The origins of the self-care movement are far more political than a quick perusal of Goop or mindbodygreen would have you believe. The term self-care actually began in the radical-feminist health clinics of the late ’60s, when a group of women in California stole some plastic speculi and set out on a school bus to educate women in their own anatomy (a small mirror was often distributed as well) and also to perform pelvic exams on each other at a moment when the gynecological profession was almost entirely dominated by men. It was also popularized in community health centers founded by the Black Panther Party in Oakland, California, places established to help populations ignored by the medical Establishment. It had nothing to do with massages or manicures. It was about looking out for your community when no one else would do it for you. That notion is now, somehow, a bit twisted. The corona-celebrity Chris Cuomo is married to a wellness woman: Cristina Greeven Cuomo is the founder of The Purist, and her husband is one of the famously infected.

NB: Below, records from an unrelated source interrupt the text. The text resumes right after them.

<file path="src/rtl/uart_pkg.sv">
// Shared constants for the UART host register front end: address map, field
// positions, FSM encoding and reset line configuration.
package uart_pkg;

  localparam logic [2:0] ADDR_DATA    = 3'd0;
  localparam logic [2:0] ADDR_STATUS  = 3'd1;
  localparam logic [2:0] ADDR_CONFIG  = 3'd2;
  localparam logic [2:0] ADDR_DIV_LO  = 3'd3;
  localparam logic [2:0] ADDR_DIV_MID = 3'd4;
  localparam logic [2:0] ADDR_DIV_HI  = 3'd5;
  localparam logic [2:0] ADDR_IRQ_EN  = 3'd6;

  localparam int ST_RX_AVAIL     = 0;
  localparam int ST_TX_SPACE     = 1;
  localparam int ST_PARITY_ERR   = 2;
  localparam int ST_OVERFLOW     = 3;
  localparam int ST_TX_DROPPED   = 4;
  localparam int ST_RX_UNDERFLOW = 5;

  localparam int CFG_DATA_BITS   = 0;
  localparam int CFG_HAS_PARITY  = 2;
  localparam int CFG_PARITY_MODE = 3;
  localparam int CFG_EXTRA_STOP  = 5;

  localparam logic [1:0] S_IDLE    = 2'd0;
  localparam logic [1:0] S_TX_WAIT = 2'd1;
  localparam logic [1:0] S_RX_WAIT = 2'd2;
  localparam logic [1:0] S_ACK     = 2'd3;

  typedef struct packed {
    logic       extra_stop;
    logic [1:0] parity_mode;
    logic       has_parity;
    logic [1:0] data_bits;
  } uart_cfg_t;

  localparam uart_cfg_t CFG_RST = '{extra_stop: 1'b0, parity_mode: 2'd0,
                                    has_parity: 1'b0, data_bits: 2'd3};

  function automatic uart_cfg_t byte_to_cfg(input logic [7:0] b);
    uart_cfg_t c;
    c.data_bits   = b[CFG_DATA_BITS +: 2];
    c.has_parity  = b[CFG_HAS_PARITY];
    c.parity_mode = b[CFG_PARITY_MODE +: 2];
    c.extra_stop  = b[CFG_EXTRA_STOP];
    return c;
  endfunction

endpackage

</file>
<file path="src/rtl/uart_host_fsm.sv">
// DATA-register transaction sequencer: turns a host DATA access into a
// req/ack handshake on the UART TX or RX FIFO, then requests a bus ack.
module uart_host_fsm
  import uart_pkg::*;
(
  input  logic       clk,
  input  logic       rst,
  input  logic       strobe_i,
  input  logic       is_data_i,
  input  logic       write_i,
  input  logic [7:0] wr_data_i,
  input  logic       uart_full_i,
  input  logic       uart_empty_i,
  input  logic       write_ack_i,
  input  logic       read_ack_i,
  input  logic [7:0] read_byte_i,
  output logic       idle_o,
  output logic       ack_o,
  output logic       ack_rd_o,
  output logic [7:0] rd_byte_o,
  output logic       rx_capture_o,
  output logic       set_tx_dropped_o,
  output logic       set_rx_underflow_o,
  output logic       write_req_o,
  output logic       read_req_o,
  output logic [7:0] data_in_o
);

  logic [1:0] state_q, state_d;
  logic       wr_req_q, wr_req_d;
  logic       rd_req_q, rd_req_d;
  logic       is_rd_q, is_rd_d;
  logic [7:0] din_q, din_d;
  logic [7:0] rx_byte_q, rx_byte_d;

  always_comb begin
    state_d            = state_q;
    wr_req_d           = wr_req_q;
    rd_req_d           = rd_req_q;
    is_rd_d            = is_rd_q;
    din_d              = din_q;
    rx_byte_d          = rx_byte_q;
    set_tx_dropped_o   = 1'b0;
    set_rx_underflow_o = 1'b0;
    case (state_q)
      S_IDLE: begin
        if (strobe_i && is_data_i) begin
          is_rd_d = !write_i;
          if (write_i) begin
            if (uart_full_i) begin
              set_tx_dropped_o = 1'b1;
              state_d          = S_ACK;
            end else begin
              din_d    = wr_data_i;
              wr_req_d = 1'b1;
              state_d  = S_TX_WAIT;
            end
          end else if (uart_empty_i) begin
            set_rx_underflow_o = 1'b1;
            rx_byte_d          = 8'h00;
            state_d            = S_ACK;
          end else begin
            rd_req_d = 1'b1;
            state_d  = S_RX_WAIT;
          end
        end
      end
      S_TX_WAIT: begin
        if (write_ack_i) begin
          wr_req_d = 1'b0;
          state_d  = S_ACK;
        end
      end
      S_RX_WAIT: begin
        if (read_ack_i) begin
          rx_byte_d = read_byte_i;
          rd_req_d  = 1'b0;
          state_d   = S_ACK;
        end
      end
      default: state_d = S_IDLE;
    endcase
  end

  always_ff @(posedge clk or posedge rst) begin
    if (rst) begin
      state_q   <= S_IDLE;
      wr_req_q  <= 1'b0;
      rd_req_q  <= 1'b0;
      is_rd_q   <= 1'b0;
      din_q     <= 8'h00;
      rx_byte_q <= 8'h00;
    end else begin
      state_q   <= state_d;
      wr_req_q  <= wr_req_d;
      rd_req_q  <= rd_req_d;
      is_rd_q   <= is_rd_d;
      din_q     <= din_d;
      rx_byte_q <= rx_byte_d;
    end
  end

  assign idle_o       = (state_q == S_IDLE);
  assign ack_o        = (state_q == S_ACK);
  assign ack_rd_o     = is_rd_q;
  assign rd_byte_o    = rx_byte_q;
  assign rx_capture_o = (state_q == S_RX_WAIT) && read_ack_i;
  assign write_req_o  = wr_req_q;
  assign read_req_o   = rd_req_q;
  assign data_in_o    = din_q;

endmodule

</file>
<file path="src/rtl/uart_host_regs.sv">
// Byte-wide host register file for one BufferedUart: line config, divisor,
// status/sticky flags, interrupt enable, and the DATA FIFO sequencer.
module uart_host_regs
  import uart_pkg::*;
#(
  parameter int CLOCK_DIVISOR_WIDTH = 24,
  parameter int DIVISOR_RESET       = 104
) (
  input  logic                           clk,
  input  logic                           rst,
  input  logic                           busStrobe,
  input  logic                           busWrite,
  input  logic [2:0]                     busAddr,
  input  logic [7:0]                     busWrData,
  output logic [7:0]                     busRdData,
  output logic                           busAck,
  output logic                           irq,
  output logic [CLOCK_DIVISOR_WIDTH-1:0] clockDivisor,
  output logic [1:0]                     dataBits,
  output logic                           hasParity,
  output logic [1:0]                     parityMode,
  output logic                           extraStopBit,
  input  logic                           uartEmpty,
  output logic                           uartReadReq,
  input  logic                           uartReadAck,
  input  logic [10:0]                    uartDataOut,
  input  logic                           uartFull,
  output logic                           uartWriteReq,
  input  logic                           uartWriteAck,
  output logic [10:0]                    uartDataIn
);

  // Divisor bits above the configured width are never stored, so they read 0.
  localparam logic [23:0] DIV_MASK = 24'((33'd1 << CLOCK_DIVISOR_WIDTH) - 33'd1);
  localparam logic [23:0] DIV_RST  = 24'(DIVISOR_RESET) & DIV_MASK;

  logic       fsm_idle, fsm_ack, fsm_ack_rd, rx_capture, set_txd, set_rxu;
  logic [7:0] fsm_rd_byte, fsm_din;

  uart_cfg_t  cfg_q, cfg_d;
  logic [23:0] div_q, div_d;
  logic [2:0] irq_en_q, irq_en_d;
  logic       txd_q, txd_d, rxu_q, rxu_d, par_q, par_d, ovf_q, ovf_d;
  logic       ack_q, irq_q;
  logic [7:0] rd_q, rd_d, rd_mux, status;
  logic       reg_access, reg_wr;

  uart_host_fsm u_fsm (
    .clk                (clk),
    .rst                (rst),
    .strobe_i           (busStrobe),
    .is_data_i          (busAddr == ADDR_DATA),
    .write_i            (busWrite),
    .wr_data_i          (busWrData),
    .uart_full_i        (uartFull),
    .uart_empty_i       (uartEmpty),
    .write_ack_i        (uartWriteAck),
    .read_ack_i         (uartReadAck),
    .read_byte_i        (uartDataOut[7:0]),
    .idle_o             (fsm_idle),
    .ack_o              (fsm_ack),
    .ack_rd_o           (fsm_ack_rd),
    .rd_byte_o          (fsm_rd_byte),
    .rx_capture_o       (rx_capture),
    .set_tx_dropped_o   (set_txd),
    .set_rx_underflow_o (set_rxu),
    .write_req_o        (uartWriteReq),
    .read_req_o         (uartReadReq),
    .data_in_o          (fsm_din)
  );

  assign reg_access = busStrobe && fsm_idle && (busAddr != ADDR_DATA);
  assign reg_wr     = reg_access && busWrite;
  assign status     = {2'b00, rxu_q, txd_q, ovf_q, par_q, ~uartFull, ~uartEmpty};

  always_comb begin
    rd_mux = 8'h00;
    case (busAddr)
      ADDR_STATUS:  rd_mux = status;
      ADDR_CONFIG:  rd_mux = {2'b00, cfg_q};
      ADDR_DIV_LO:  rd_mux = div_q[7:0];
      ADDR_DIV_MID: rd_mux = div_q[15:8];
      ADDR_DIV_HI:  rd_mux = div_q[23:16];
      ADDR_IRQ_EN:  rd_mux = {5'b00000, irq_en_q};
      default:      rd_mux = 8'h00;
    endcase
  end

  always_comb begin
    cfg_d    = cfg_q;
    div_d    = div_q;
    irq_en_d = irq_en_q;
    par_d    = par_q;
    ovf_d    = ovf_q;
    // Sticky set takes priority over a same-cycle clear.
    txd_d    = set_txd | (txd_q & ~(reg_wr && busAddr == ADDR_STATUS && busWrData[ST_TX_DROPPED]));
    rxu_d    = set_rxu | (rxu_q & ~(reg_wr && busAddr == ADDR_STATUS && busWrData[ST_RX_UNDERFLOW]));
    if (reg_wr) begin
      case (busAddr)
        ADDR_CONFIG:  cfg_d = byte_to_cfg(busWrData);
        ADDR_DIV_LO:  div_d[7:0]   = busWrData & DIV_MASK[7:0];
        ADDR_DIV_MID: div_d[15:8]  = busWrData & DIV_MASK[15:8];
        ADDR_DIV_HI:  div_d[23:16] = busWrData & DIV_MASK[23:16];
        ADDR_IRQ_EN:  irq_en_d = busWrData[2:0];
        default: ;
      endcase
    end
    if (rx_capture) begin
      par_d = uartDataOut[8];
      ovf_d = uartDataOut[9];
    end
    rd_d = rd_q;
    if (fsm_ack && fsm_ack_rd) rd_d = fsm_rd_byte;
    else if (reg_access && !busWrite) rd_d = rd_mux;
  end

  always_ff @(posedge clk or posedge rst) begin
    if (rst) begin
      cfg_q    <= CFG_RST;
      div_q    <= DIV_RST;
      irq_en_q <= 3'b000;
      txd_q    <= 1'b0;
      rxu_q    <= 1'b0;
      par_q    <= 1'b0;
      ovf_q    <= 1'b0;
      rd_q     <= 8'h00;
      ack_q    <= 1'b0;
      irq_q    <= 1'b0;
    end else begin
      cfg_q    <= cfg_d;
      div_q    <= div_d;
      irq_en_q <= irq_en_d;
      txd_q    <= txd_d;
      rxu_q    <= rxu_d;
      par_q    <= par_d;
      ovf_q    <= ovf_d;
      rd_q     <= rd_d;
      ack_q    <= fsm_ack | reg_access;
      irq_q    <= |(irq_en_q & {txd_q | rxu_q, ~uartFull, ~uartEmpty});
    end
  end

  assign busAck       = ack_q;
  assign busRdData    = rd_q;
  assign irq          = irq_q;
  assign clockDivisor = div_q[CLOCK_DIVISOR_WIDTH-1:0];
  assign dataBits     = cfg_q.data_bits;
  assign hasParity    = cfg_q.has_parity;
  assign parityMode   = cfg_q.parity_mode;
  assign extraStopBit = cfg_q.extra_stop;
  assign uartDataIn   = {3'b000, fsm_din};

endmodule

</file>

Flushed and furious, he’s been broadcasting his CNN show from his Hamptons basement (you can see what appears to be a box of alcohol wipes on the stairs over his shoulder). Given what Greeven Cuomo has described as the difficulty of finding advice on how to treat this disease, she took matters into her own hands, consulting with alternative practitioners and therapists to come up with a protocol of her own. Read more at The Cut.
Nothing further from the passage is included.